▶ _Task to complete_
What lines in the data below mention the string "part"? Copy them out.

▶ _Given records_
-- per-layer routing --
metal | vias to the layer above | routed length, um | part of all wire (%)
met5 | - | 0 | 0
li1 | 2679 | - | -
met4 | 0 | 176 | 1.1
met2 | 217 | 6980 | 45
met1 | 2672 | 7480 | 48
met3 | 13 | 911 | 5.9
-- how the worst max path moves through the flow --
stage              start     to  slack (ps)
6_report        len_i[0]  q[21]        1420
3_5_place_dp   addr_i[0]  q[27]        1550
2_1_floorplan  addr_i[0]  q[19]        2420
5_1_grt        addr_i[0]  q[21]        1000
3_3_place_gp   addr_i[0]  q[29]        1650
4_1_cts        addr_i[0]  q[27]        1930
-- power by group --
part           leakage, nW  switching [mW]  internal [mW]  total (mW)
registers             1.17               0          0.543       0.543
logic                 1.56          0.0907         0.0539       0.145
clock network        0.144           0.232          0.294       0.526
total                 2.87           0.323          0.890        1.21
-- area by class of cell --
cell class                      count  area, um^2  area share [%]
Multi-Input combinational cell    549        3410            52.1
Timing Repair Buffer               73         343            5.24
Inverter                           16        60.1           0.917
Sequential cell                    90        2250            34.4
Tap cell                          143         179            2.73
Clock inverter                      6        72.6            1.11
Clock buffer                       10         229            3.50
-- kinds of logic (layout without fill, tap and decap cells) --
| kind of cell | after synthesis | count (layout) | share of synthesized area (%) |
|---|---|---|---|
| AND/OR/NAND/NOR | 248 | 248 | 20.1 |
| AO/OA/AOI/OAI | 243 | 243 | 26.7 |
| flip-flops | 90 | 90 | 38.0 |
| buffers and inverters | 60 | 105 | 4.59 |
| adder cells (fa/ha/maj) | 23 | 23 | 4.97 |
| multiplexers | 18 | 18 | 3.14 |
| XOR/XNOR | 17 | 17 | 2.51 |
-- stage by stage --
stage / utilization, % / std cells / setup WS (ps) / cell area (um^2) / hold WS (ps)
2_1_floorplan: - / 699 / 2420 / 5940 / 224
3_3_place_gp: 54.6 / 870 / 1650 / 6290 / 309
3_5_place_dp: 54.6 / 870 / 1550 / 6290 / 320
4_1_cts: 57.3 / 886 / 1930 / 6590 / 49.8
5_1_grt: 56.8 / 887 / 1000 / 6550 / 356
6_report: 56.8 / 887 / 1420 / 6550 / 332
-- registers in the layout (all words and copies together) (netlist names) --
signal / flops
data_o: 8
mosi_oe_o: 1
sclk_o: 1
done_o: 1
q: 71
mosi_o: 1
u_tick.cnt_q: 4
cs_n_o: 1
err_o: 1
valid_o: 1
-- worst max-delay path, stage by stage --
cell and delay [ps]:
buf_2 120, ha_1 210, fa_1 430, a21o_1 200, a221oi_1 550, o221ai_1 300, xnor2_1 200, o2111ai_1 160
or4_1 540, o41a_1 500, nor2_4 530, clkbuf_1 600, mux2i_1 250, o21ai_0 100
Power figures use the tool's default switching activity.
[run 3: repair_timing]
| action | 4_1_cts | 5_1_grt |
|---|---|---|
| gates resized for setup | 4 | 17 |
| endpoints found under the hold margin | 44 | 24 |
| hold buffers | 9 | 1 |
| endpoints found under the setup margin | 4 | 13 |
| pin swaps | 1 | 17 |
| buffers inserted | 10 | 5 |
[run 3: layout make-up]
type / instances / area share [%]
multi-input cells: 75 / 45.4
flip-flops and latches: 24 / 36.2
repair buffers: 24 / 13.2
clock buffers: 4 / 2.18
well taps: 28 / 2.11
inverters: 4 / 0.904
`src/rtl/peak_limiter_pkg.sv`:
```
// Package: shared types and constants for the peak limiter.
// Assumes exactly two gain controllers; register offsets are fixed here.
package peak_limiter_pkg;

    localparam int NUM_LIM  = 2;
    localparam int MAP_BASE = 8;

    typedef enum logic [1:0] {
        ASSIGN_NONE = 2'd0,
        ASSIGN_L1   = 2'd1,
        ASSIGN_L2   = 2'd2,
        ASSIGN_OFF  = 2'd3
    } assign_e;

    // Per-controller configuration as written through the register port
    typedef struct packed {
        logic [3:0] atk_rate;
        logic [3:0] rel_rate;
        logic [3:0] atk_code;
        logic [3:0] rel_code;
        logic       atk_ext_en;
        logic [6:0] atk_ext;
        logic       rel_ext_en;
        logic [6:0] rel_ext;
    } lim_cfg_t;

endpackage

```
`src/rtl/plim_regs.sv`:
```
// Register file: holds per-controller step/level settings and channel assignments.
// Assumes ADDR_W >= 4 and NUM_CH <= 8; writes take effect on the next clock.
module plim_regs
    import peak_limiter_pkg::*;
#(
    parameter int NUM_CH = 4,
    parameter int ADDR_W = 4
) (
    input  logic                         clk,
    input  logic                         rst_n,
    input  logic                         we,
    input  logic [ADDR_W-1:0]            addr,
    input  logic [7:0]                   wdata,
    output lim_cfg_t [NUM_LIM-1:0]       cfg_o,
    output logic [NUM_CH-1:0][1:0]       map_o
);

    logic                lim_hit;
    logic                map_hit;
    logic [ADDR_W-1:0]   map_idx;

    // Decode which register group the address falls in
    always_comb begin
        lim_hit = we && (addr < ADDR_W'(MAP_BASE));
        map_idx = addr - ADDR_W'(MAP_BASE);
        map_hit = we && !lim_hit && (map_idx < ADDR_W'(NUM_CH));
    end

    // Store controller settings; offset bits [1:0] pick the register, bit 2 the controller
    always_ff @(posedge clk) begin
        if (!rst_n) begin
            cfg_o <= '0;
        end else if (lim_hit) begin
            for (int k = 0; k < NUM_LIM; k++) begin
                if (addr[2] == 1'(k)) begin
                    case (addr[1:0])
                        2'd0: begin
                            cfg_o[k].atk_rate <= wdata[7:4];
                            cfg_o[k].rel_rate <= wdata[3:0];
                        end
                        2'd1: begin
                            cfg_o[k].atk_code <= wdata[7:4];
                            cfg_o[k].rel_code <= wdata[3:0];
                        end
                        2'd2: begin
                            cfg_o[k].atk_ext_en <= wdata[7];
                            cfg_o[k].atk_ext    <= wdata[6:0];
                        end
                        default: begin
                            cfg_o[k].rel_ext_en <= wdata[7];
                            cfg_o[k].rel_ext    <= wdata[6:0];
                        end
                    endcase
                end
            end
        end
    end

    // Store channel assignments; reset leaves every channel unassigned
    always_ff @(posedge clk) begin
        if (!rst_n) begin
            map_o <= '0;
        end else if (map_hit) begin
            for (int c = 0; c < NUM_CH; c++) begin
                if (map_idx == ADDR_W'(c)) map_o[c] <= wdata[1:0];
            end
        end
    end

endmodule

```
`src/rtl/plim_peak.sv`:
```
// Peak finder: largest absolute sample among channels assigned to one controller.
// Assumes two's complement samples; the most negative value maps to 2^(IN_W-1).
module plim_peak #(
    parameter int         NUM_CH  = 4,
    parameter int         IN_W    = 18,
    parameter logic [1:0] MY_CODE = 2'd1
) (
    input  logic [NUM_CH-1:0][IN_W-1:0] samples,
    input  logic [NUM_CH-1:0][1:0]      map,
    output logic [IN_W-1:0]             peak
);

    logic [NUM_CH-1:0][IN_W-1:0] mag;

    // Magnitude of each channel, zero when the channel belongs elsewhere
    always_comb begin
        for (int c = 0; c < NUM_CH; c++) begin
            if (map[c] != MY_CODE)       mag[c] = '0;
            else if (samples[c][IN_W-1]) mag[c] = IN_W'(0) - samples[c];
            else                         mag[c] = samples[c];
        end
    end

    // Running maximum across channels
    always_comb begin
        peak = '0;
        for (int c = 0; c < NUM_CH; c++) begin
            if (mag[c] > peak) peak = mag[c];
        end
    end

endmodule

```
`src/rtl/plim_gain.sv`:
```
// Gain controller: attack/release stepping of one Q1.15 gain, once per frame.
// Assumes GAIN_W >= 16 so a step of 2^15 fits; OUT_W >= 6.
module plim_gain
    import peak_limiter_pkg::*;
#(
    parameter int IN_W   = 18,
    parameter int OUT_W  = 16,
    parameter int GAIN_W = 16
) (
    input  logic              clk,
    input  logic              rst_n,
    input  logic              frame,
    input  logic [IN_W-1:0]   peak,
    input  lim_cfg_t          cfg,
    output logic [GAIN_W-1:0] gain
);

    localparam int SUM_W = GAIN_W + 1;
    localparam int THR_W = ((IN_W > OUT_W + 1) ? IN_W : OUT_W + 1) + 1;
    localparam logic [SUM_W-1:0] UNITY = SUM_W'(1) << (GAIN_W - 1);

    logic [THR_W-1:0] atk_lvl, rel_lvl, pk;
    logic [SUM_W-1:0] atk_step, rel_step, g_ext, g_up, g_next;
    logic             atk_hit, rel_hit;

    // Resolve the levels (coarse or extended) and the step sizes
    always_comb begin
        atk_lvl  = cfg.atk_ext_en ? (THR_W'(cfg.atk_ext) << (OUT_W - 6))
                                  : (THR_W'(cfg.atk_code) << (OUT_W - 4));
        rel_lvl  = cfg.rel_ext_en ? (THR_W'(cfg.rel_ext) << (OUT_W - 6))
                                  : (THR_W'(cfg.rel_code) << (OUT_W - 4));
        atk_step = SUM_W'(1) << cfg.atk_rate;
        rel_step = SUM_W'(1) << cfg.rel_rate;
        pk       = THR_W'(peak);
        atk_hit  = pk > atk_lvl;
        rel_hit  = pk < rel_lvl;
    end

    // Next gain: attack wins, then release, else hold
    always_comb begin
        g_ext = SUM_W'(gain);
        g_up  = g_ext + rel_step;
        if (atk_hit)      g_next = (g_ext > atk_step) ? g_ext - atk_step : '0;
        else if (rel_hit) g_next = (g_up >= UNITY) ? UNITY : g_up;
        else              g_next = g_ext;
    end

    // Gain register, updated only on the frame strobe
    always_ff @(posedge clk) begin
        if (!rst_n)     gain <= GAIN_W'(UNITY);
        else if (frame) gain <= g_next[GAIN_W-1:0];
    end

endmodule

```
`src/rtl/plim_apply.sv`:
```
// Channel output stage: scales by the gain with rounding, or passes through, then saturates.
// Assumes gain is Q1.15-style unsigned with GAIN_W-1 fraction bits.
module plim_apply #(
    parameter int IN_W   = 18,
    parameter int OUT_W  = 16,
    parameter int GAIN_W = 16
) (
    input  logic                     clk,
    input  logic                     rst_n,
    input  logic                     frame,
    input  logic                     bypass,
    input  logic signed [IN_W-1:0]   sample,
    input  logic [GAIN_W-1:0]        gain,
    output logic signed [OUT_W-1:0]  result
);

    localparam int FRAC   = GAIN_W - 1;
    localparam int PROD_W = IN_W + GAIN_W + 1;
    localparam logic signed [PROD_W-1:0] HALF = PROD_W'(1) << (FRAC - 1);
    localparam logic signed [PROD_W-1:0] MAXV = (PROD_W'(1) << (OUT_W - 1)) - PROD_W'(1);
    localparam logic signed [PROD_W-1:0] MINV = -(PROD_W'(1) << (OUT_W - 1));

    logic signed [PROD_W-1:0] prod, rnd, val;
    logic signed [OUT_W-1:0]  sat;

    // Multiply, round half up, choose pass-through, then clamp
    always_comb begin
        prod = sample * $signed({1'b0, gain});
        rnd  = (prod + HALF) >>> FRAC;
        val  = bypass ? {{(PROD_W-IN_W){sample[IN_W-1]}}, sample} : rnd;
        if (val > MAXV)      sat = MAXV[OUT_W-1:0];
        else if (val < MINV) sat = MINV[OUT_W-1:0];
        else                 sat = val[OUT_W-1:0];
    end

    // Output register loaded on each frame
    always_ff @(posedge clk) begin
        if (!rst_n)     result <= '0;
        else if (frame) result <= sat;
    end

endmodule

```
`src/rtl/peak_limiter.sv`:
```
// Top: two peak-driven gain controllers shared by NUM_CH channels plus register file.
// Assumes samples arrive in parallel with a one-cycle frame strobe; output one cycle later.
module peak_limiter
    import peak_limiter_pkg::*;
#(
    parameter int NUM_CH = 4,
    parameter int IN_W   = 18,
    parameter int OUT_W  = 16,
    parameter int GAIN_W = 16,
    parameter int ADDR_W = 4
) (
    input  logic                        clk,
    input  logic                        rst_n,
    input  logic                        reg_we,
    input  logic [ADDR_W-1:0]           reg_addr,
    input  logic [7:0]                  reg_wdata,
    input  logic                        frame_valid,
    input  logic [NUM_CH*IN_W-1:0]      in_samples,
    output logic                        out_valid,
    output logic [NUM_CH*OUT_W-1:0]     out_samples,
    output logic [NUM_LIM*GAIN_W-1:0]   lim_gain
);

    lim_cfg_t [NUM_LIM-1:0]            cfg;
    logic [NUM_CH-1:0][1:0]            map;
    logic [NUM_CH-1:0][IN_W-1:0]       smp;
    logic [NUM_LIM-1:0][GAIN_W-1:0]    gains;

    assign smp      = in_samples;
    assign lim_gain = gains;

    plim_regs #(.NUM_CH(NUM_CH), .ADDR_W(ADDR_W)) regs_i (
        .clk(clk), .rst_n(rst_n), .we(reg_we), .addr(reg_addr),
        .wdata(reg_wdata), .cfg_o(cfg), .map_o(map)
    );

    for (genvar k = 0; k < NUM_LIM; k++) begin : g_lim
        logic [IN_W-1:0] peak;

        plim_peak #(.NUM_CH(NUM_CH), .IN_W(IN_W), .MY_CODE(2'(k + 1))) peak_i (
            .samples(smp), .map(map), .peak(peak)
        );

        plim_gain #(.IN_W(IN_W), .OUT_W(OUT_W), .GAIN_W(GAIN_W)) gain_i (
            .clk(clk), .rst_n(rst_n), .frame(frame_valid),
            .peak(peak), .cfg(cfg[k]), .gain(gains[k])
        );
    end

    for (genvar c = 0; c < NUM_CH; c++) begin : g_ch
        logic              byp;
        logic [GAIN_W-1:0] gsel;

        // Route the assigned controller's gain to this channel
        always_comb begin
            case (assign_e'(map[c]))
                ASSIGN_L1: begin byp = 1'b0; gsel = gains[0]; end
                ASSIGN_L2: begin byp = 1'b0; gsel = gains[1]; end
                default:   begin byp = 1'b1; gsel = '0;       end
            endcase
        end

        plim_apply #(.IN_W(IN_W), .OUT_W(OUT_W), .GAIN_W(GAIN_W)) apply_i (
            .clk(clk), .rst_n(rst_n), .frame(frame_valid), .bypass(byp),
            .sample(smp[c]), .gain(gsel), .result(out_samples[c*OUT_W +: OUT_W])
        );
    end

    // Output valid follows the frame strobe by one cycle
    always_ff @(posedge clk) begin
        if (!rst_n) out_valid <= 1'b0;
        else        out_valid <= frame_valid;
    end

endmodule

```
`config.mk`:
```
export PLATFORM = sky130hd
export DESIGN_NAME = peak_limiter
export DESIGN_NICKNAME = d
export VERILOG_FILES = /design/src/rtl/peak_limiter_pkg.sv /design/src/rtl/plim_regs.sv /design/src/rtl/plim_peak.sv /design/src/rtl/plim_gain.sv /design/src/rtl/plim_apply.sv /design/src/rtl/peak_limiter.sv
export SDC_FILE = /design/constraint.sdc
export NUM_CORES = 2
export LEC_CHECK = 0
export BUFFER_PORTS_ARGS = -buffer_cell sky130_fd_sc_hd__buf_2
export CAP_MARGIN = 20
export CELL_PAD_IN_SITES_DETAIL_PLACEMENT = 1
export CELL_PAD_IN_SITES_GLOBAL_PLACEMENT = 2
export CORE_UTILIZATION = 44
export CTS_CLUSTER_SIZE = 25
export DETAILED_ROUTE_END_ITERATION = 10
export PLACE_DENSITY_LB_ADDON = 0.2
export SLEW_MARGIN = 0
export SYNTH_ARGS = -nofsm -noshare
export SYNTH_HDL_FRONTEND = slang
export SYNTH_SLANG_ARGS = --single-unit
export TNS_END_PERCENT = 5
```
`constraint.sdc`:
```
create_clock -name clk -period 17.9 [get_ports clk]
set_input_delay 0 -clock clk [delete_from_list [all_inputs] [get_ports clk]]
set_output_delay 0 -clock clk [all_outputs]
set_load 0.005 [all_outputs]
```
# Yosys cells after proc, flatten, opt, wreduce, memory -nomap -nowiden
# Cells that the tools add are included.
word_totals:
  inputBits: 88
  out_inout_bits: 97
  regBits: 169
classes:
  shifts: 4
  eq_ne: 21
  n_addsub: 13
  multipliers: 4
  n_reduce_logical: 27
  magnitude_cmp: 26
  bitwise: 2
  n_mux: 48
ops:
  columns: ["operator", "count"]
  rows:
  - ["18-bit two-way mux", 20]
  - ["16-bit two-way mux", 16]
  - ["35-bit by 16-bit adder with 35-bit output (second input constant)", 4]
  - ["35-bit by 16-bit greater-than comparator with 1-bit output (second input constant)", 4]
  - ["35-bit by 16-bit less-than comparator with 1-bit output (second input constant)", 4]
  - ["18-bit by 17-bit multiplier with 35-bit output", 4]
  - ["35-bit two-way mux", 4]
  - ["16-bit one-hot mux with 2 select lines", 4]
  - ["18-bit greater-than comparator", 6]
  - ["1-bit by 18-bit subtractor with 18-bit output (first input constant)", 4]
  - ["17-bit two-way mux", 4]
  - ["1-bit by 4-bit left shift with 17-bit output (first input constant)", 4]
  - ["18-bit by 19-bit greater-than comparator with 1-bit output", 2]
  - ["18-bit by 19-bit less-than comparator with 1-bit output", 2]
  - ["18-bit by 1-bit greater-than comparator with 1-bit output (second input constant)", 2]
  - ["16-bit by 17-bit adder with 17-bit output", 2]
  - ["17-bit by 16-bit greater-or-equal comparator with 1-bit output (second input constant)", 2]
  - ["16-bit by 17-bit greater-than comparator with 1-bit output", 2]
  - ["16-bit subtractor", 2]
  - ["3-bit AND reduction", 8]
  - ["2-bit AND reduction", 6]
  - ["2-bit by 1-bit equality test with 1-bit output (second input constant)", 5]
  - ["2-bit equality test (second input constant)", 5]
  - ["4-bit by 2-bit equality test with 1-bit output (second input constant)", 2]
  - ["14 further kinds", 27]

# Longest topological paths before layout
depth:
  ltp_word: 14
  depth_mapped: 54
  ltp_nobuf: 45

# Hierarchy
# Synthesis repeated with hierarchy kept, for this count alone.
unflattened:
  hier_cells: 7999
  area_unflattened_um2: 67244.5
modules_own_cells:
  columns: ["mod", "area_per_inst_um2", "cells_per_inst", "n_inst", "seq_area_each_um2"]
  rows:
  - ["plim_apply (g_ch[0].apply_i)", 12517.0, 1429, 1, 320.3]
  - ["plim_apply (g_ch[3].apply_i)", 12285.5, 1416, 1, 320.3]
  - ["plim_apply (g_ch[2].apply_i)", 12276.8, 1417, 1, 320.3]
  - ["plim_apply (g_ch[1].apply_i)", 12219.2, 1383, 1, 320.3]
  - ["plim_gain", 3036.7, 395, 2, 320.3]
  - ["plim_peak (g_lim[0].peak_i)", 4219.0, 574, 1, 0.0]
  - ["plim_peak (g_lim[1].peak_i)", 3803.6, 562, 1, 0.0]
  - ["plim_regs", 2675.1, 258, 1, 1441.4]
  - ["peak_limiter", 1174.9, 170, 1, 20.0]

# Least setup slack after synthesis
# Ideal clock, no wire load.
synth_path:
  kind: "input-to-reg"
  startpoint: "input port in_samples[26]"
  endpoint: "register g_lim[1].gain_i.gain[14]"
  stages: 48
  setup_slack_ps: 7951
  t_required_ps: 17830
  arrival_ps: 9879
  cell_sequence: "buf_6 > or4_4 > nor4_1 > nand4_1 > or2_2 > o21ai_0 > xnor2_1 > nand2_1 > inv_1 > ha_1 > nand4_1 > nor3_1 > o21ai_0 > a21oi_2 > clkbuf_1 > nand2_1 > o21a_1 > ha_1 > [... 12 more ...] > nor4_1 > a2111oi_0 > a21o_1 > clkbuf_1 > mux2i_1 > ha_1 > a21o_1 > a21oi_1 > o21ai_0 > a221o_1 > and4_1 > a31oi_1 > a41oi_1 > or4_1 > buf_2 > buf_6 > o22a_1 > a21oi_1"
synth_between:
  elab_chain_len: 12
  elab_cells_between_ends: 14
  cone_classes: "add/sub (1); order compare (5); mux (6); reduce/logical (2)"
synth_lines:
  columns: ["item", "line", "rtl"]
  rows:
  - ["start: declaration", "peak_limiter.sv:18", "input logic [NUM_CH*IN_W-1:0] in_samples,"]
  - ["1-bit by 18-bit subtractor with 18-bit output", "plim_peak.sv:19", "else if (samples[c][IN_W-1]) mag[c] = IN_W'(0) - samples[c];"]
  - ["18-bit two-way mux (*)", "plim_peak.sv:19", null]
  - ["18-bit two-way mux (*)", "plim_peak.sv:18", "if (map[c] != MY_CODE) mag[c] = '0;"]
  - ["18-bit greater-than comparator", "plim_peak.sv:28", "if (mag[c] > peak) peak = mag[c];"]
  - ["18-bit two-way mux (*)", "plim_peak.sv:28", null]
  - ["18-bit greater-than comparator", "plim_peak.sv:28", null]
  - ["18-bit two-way mux (*)", "plim_peak.sv:28", null]
  - ["18-bit greater-than comparator", "plim_peak.sv:28", null]
  - ["18-bit two-way mux (*)", "plim_peak.sv:28", null]
  - ["18-bit by 19-bit less-than comparator with 1-bit output / 18-bit by 19-bit greater-than comparator with 1-bit output (equally long branches)", "plim_gain.sv:36, plim_gain.sv:35", null]
  - ["2-bit nonzero test (no line)", null, null]
  - ["2-bit AND reduction (no line)", null, null]
  - ["end signal: assignment", "plim_gain.sv:50", "if (!rst_n) gain <= GAIN_W'(UNITY);"]
  - ["end signal: assignment", "plim_gain.sv:51", "else if (frame) gain <= g_next[GAIN_W-1:0];"]
  - ["end: declaration", "plim_gain.sv:15", "output logic [GAIN_W-1:0] gain"]
# Every way passes the cells marked *; elsewhere a longest branch is shown, timed or not.
# A chain may end at the register's enable or synchronous reset.

# Worst setup path after layout
layout_path:
  startpoint: "input port in_samples[26]"
  endpoint: "register g_lim[1].gain_i.gain[4]"
# The elaborated chain is that of the path after synthesis.

==> results by group <==
Status
  • Run status: finished, final reports clean

Synthesis
  • Syn avg cell area: 8.474 sq um
  • Syn. warnings: 0
  • Syn Inst Count: 7245
  • Mapped Nets: 9115
  • Asr flop ratio synth: 0%
  • #FFs+latches synth: 169
  • Ys flop type: dfxtp_1
  • Sequential share of the synthesized area: 5.511%
  • Netlist cell types: 89
  • Mapped Area: 0.06139 sq mm
  • Number of synthesized flops with an enable pin: 0

STA
  • RSZ-0062 raised after global routing: false
  • Max Slew Vio Count: 0
  • WHS: 0.07183 ns
  • Max frequency: 85.37 MHz
  • Slew headroom: 30.17%
  • Final Cycle Share: 65.44%
  • Clock skew: 0.02486 ns
  • Slew @ Worst Pin: 1.047 ns
  • Setup TNS: 0 ns
  • Endpoints failing setup: 0
  • Fin crit period: 11.71 ns
  • Fin. Hold Viols: 0

Placed design
  • Gpl congestion: 0.9210
  • Port Buffers: 184
  • DP HPWL: 166.1 mm

Critical path
  • Slowest cell on the critical path: or4_1
  • WS Path Type: input port to flip-flop
  • R2R cell count: 38
  • Critical R2R Capture: g_lim[1].gain_i.gain[4]
  • Flop2flop setup slack: 6.81 ns
  • Worst EP required: 18.36 ns
  • CP max stage delay: 0.80 ns
  • Crit end category: flip-flop
  • Crit path arrival time: 12.17 ns
  • Critical R2R Launch: regs_i.map_o[3]
  • Startpoint types: input port
  • Crit-path max FO: 35

Final layout
  • Share of layout cells above drive strength 1: 5.300%
  • P&R area growth vs syn: 5.598%
  • Nets: 9064
  • Most frequent cells in the layout: 1366 x inv_1, 1172 x fa_1, 891 x nand2_1
  • Most common cell after layout, fill and taps aside: inv_1

Global routing
  • Initial antenna violation count: 14
  • Largest net degree at the start of global routing: 105
  • Global-route wire length before repair: 319.4 mm
  • GR Util All Layers: 29.59%
  • GRT overflow: 0
  • Vias in the first global route: 54470

Clock network
  • Clk_lat worst skew: 0.54 ns
  • TritonCTS clock tree: done
  • Postcts setup bufs: 0
  • Cells resized by post-CTS repair: 0
  • Reg clk slew, reported paths: 0.09 ns
  • CTS Hold Bufs: 13
  • CTS Buffer Depth: 2
  • H-tree levels: 4
  • Clock Sinks: 169
  • CTS root buf: clkbuf_16
  • Total CTS buffers: 17

Worst hold path
  • Hold Crit Endpoint: g_ch[2].apply_i.result[1]
  • Hold Crit Start: in_samples[37]
  • Hold WC Path Type: input port to flip-flop
  • Hold path cells: 5

Die
  • Die X: 375.5 um
  • DIE AREA: 0.1410 sq mm
  • Site Rows: 136
  • I/O pin cnt: 185
  • Core area: 0.1380 sq mm
  • Die height: 375.5 um
  • Initial Util: 44.49%

Power and ir drop
  • Worst ir drop on vdd: 0.06943 mV
  • Pwr/cell area: 33.58 mW/mm^2
  • Leak: 30.10 nW

Drt
  • Iteration count of the initial detailed-routing pass: 5
  • DR vias/cell: 5.454
  • Vias: 49510
  • Final wirelength: 204.0 mm
  • Residual DRC: 0
  • Wire length per cell: 22.48 um
  • Initial DRC Count: 2609
  • Final ANT Viol Nets: 0

Run
  • Max-capacitance violation count: 0
## through the flow
step	util, %	total power [mW]	worst slack (ns)	instances	area [sq um]
final	46.98	2.177	6.187	9077	64830
after global routing	46.97	2.297	5.249	9074	64820
after CTS	46.92	2.170	6.223	9063	64750
after detailed placement	46.38	1.742	5.712	9018	64010
after global placement	46.36	1.701	5.910	9015	63980
after floorplan	-	1.261	7.951	7245	61390
## cells by family after synthesis
kind of cell | share of synthesized area [%]
xor+xnor | 2.967
flops | 5.511
fa+ha+maj | 50.65
compound gates | 10.27
buf+inv | 10.71
simple gates | 17.88
mux | 2.020
## area by class of cell
| cell class | count | area (sq um) |
|---|---|---|
| Fill cell | 16450 | 73170 |
| Sequential cell | 169 | 3383 |
| Inverter | 1371 | 5146 |
| Tap cell | 1863 | 2331 |
| Clock inverter | 15 | 192.7 |
| Antenna cell | 7 | 17.52 |
| Timing Repair Buffer | 302 | 1859 |
| Clock buffer | 17 | 425.4 |
| Multi-Input combinational cell | 5333 | 51480 |
## flip-flops by register name (all words and copies together) (netlist names)
register / flops
g_ch.apply_i.result: 64
regs_i.cfg_o: 64
g_lim.gain_i.gain: 32
regs_i.map_o: 8
out_valid: 1
## worst max path at each step
stage / startpoint / end / slack (ns)
floorplan: in_samples[26] / g_lim[1].gain_i.gain[14] / 7.95
global placement: in_samples[26] / g_lim[1].gain_i.gain[4] / 5.91
detailed placement: in_samples[26] / g_lim[1].gain_i.gain[4] / 5.71
CTS: in_samples[26] / g_lim[1].gain_i.gain[4] / 6.22
global route: in_samples[26] / g_lim[1].gain_i.gain[4] / 5.25
finish: in_samples[26] / g_lim[1].gain_i.gain[4] / 6.19
## synthesized netlist by cell type (all sizes together) (43+ instances only)
library cell	instances	area share [%]
nor2	241	1.5
dfxtp	169	5.5
a21oi	256	2.1
and2	486	5.0
nand2	891	5.4
nand2b	43	0.44
nor2b	141	1.4
clkbuf	334	2.0
inv	1367	8.4
xnor2	135	1.9
nor3	174	1.4
a21o	94	1.1
o21ai	257	2.1
fa	1172	38
xor2	73	1.0
ha	610	12
nand3	70	0.57
a22oi	76	0.93
mux2i	107	1.7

▶ _Exercise result_
metal | vias to the layer above | routed length, um | part of all wire (%)
part           leakage, nW  switching [mW]  internal [mW]  total (mW)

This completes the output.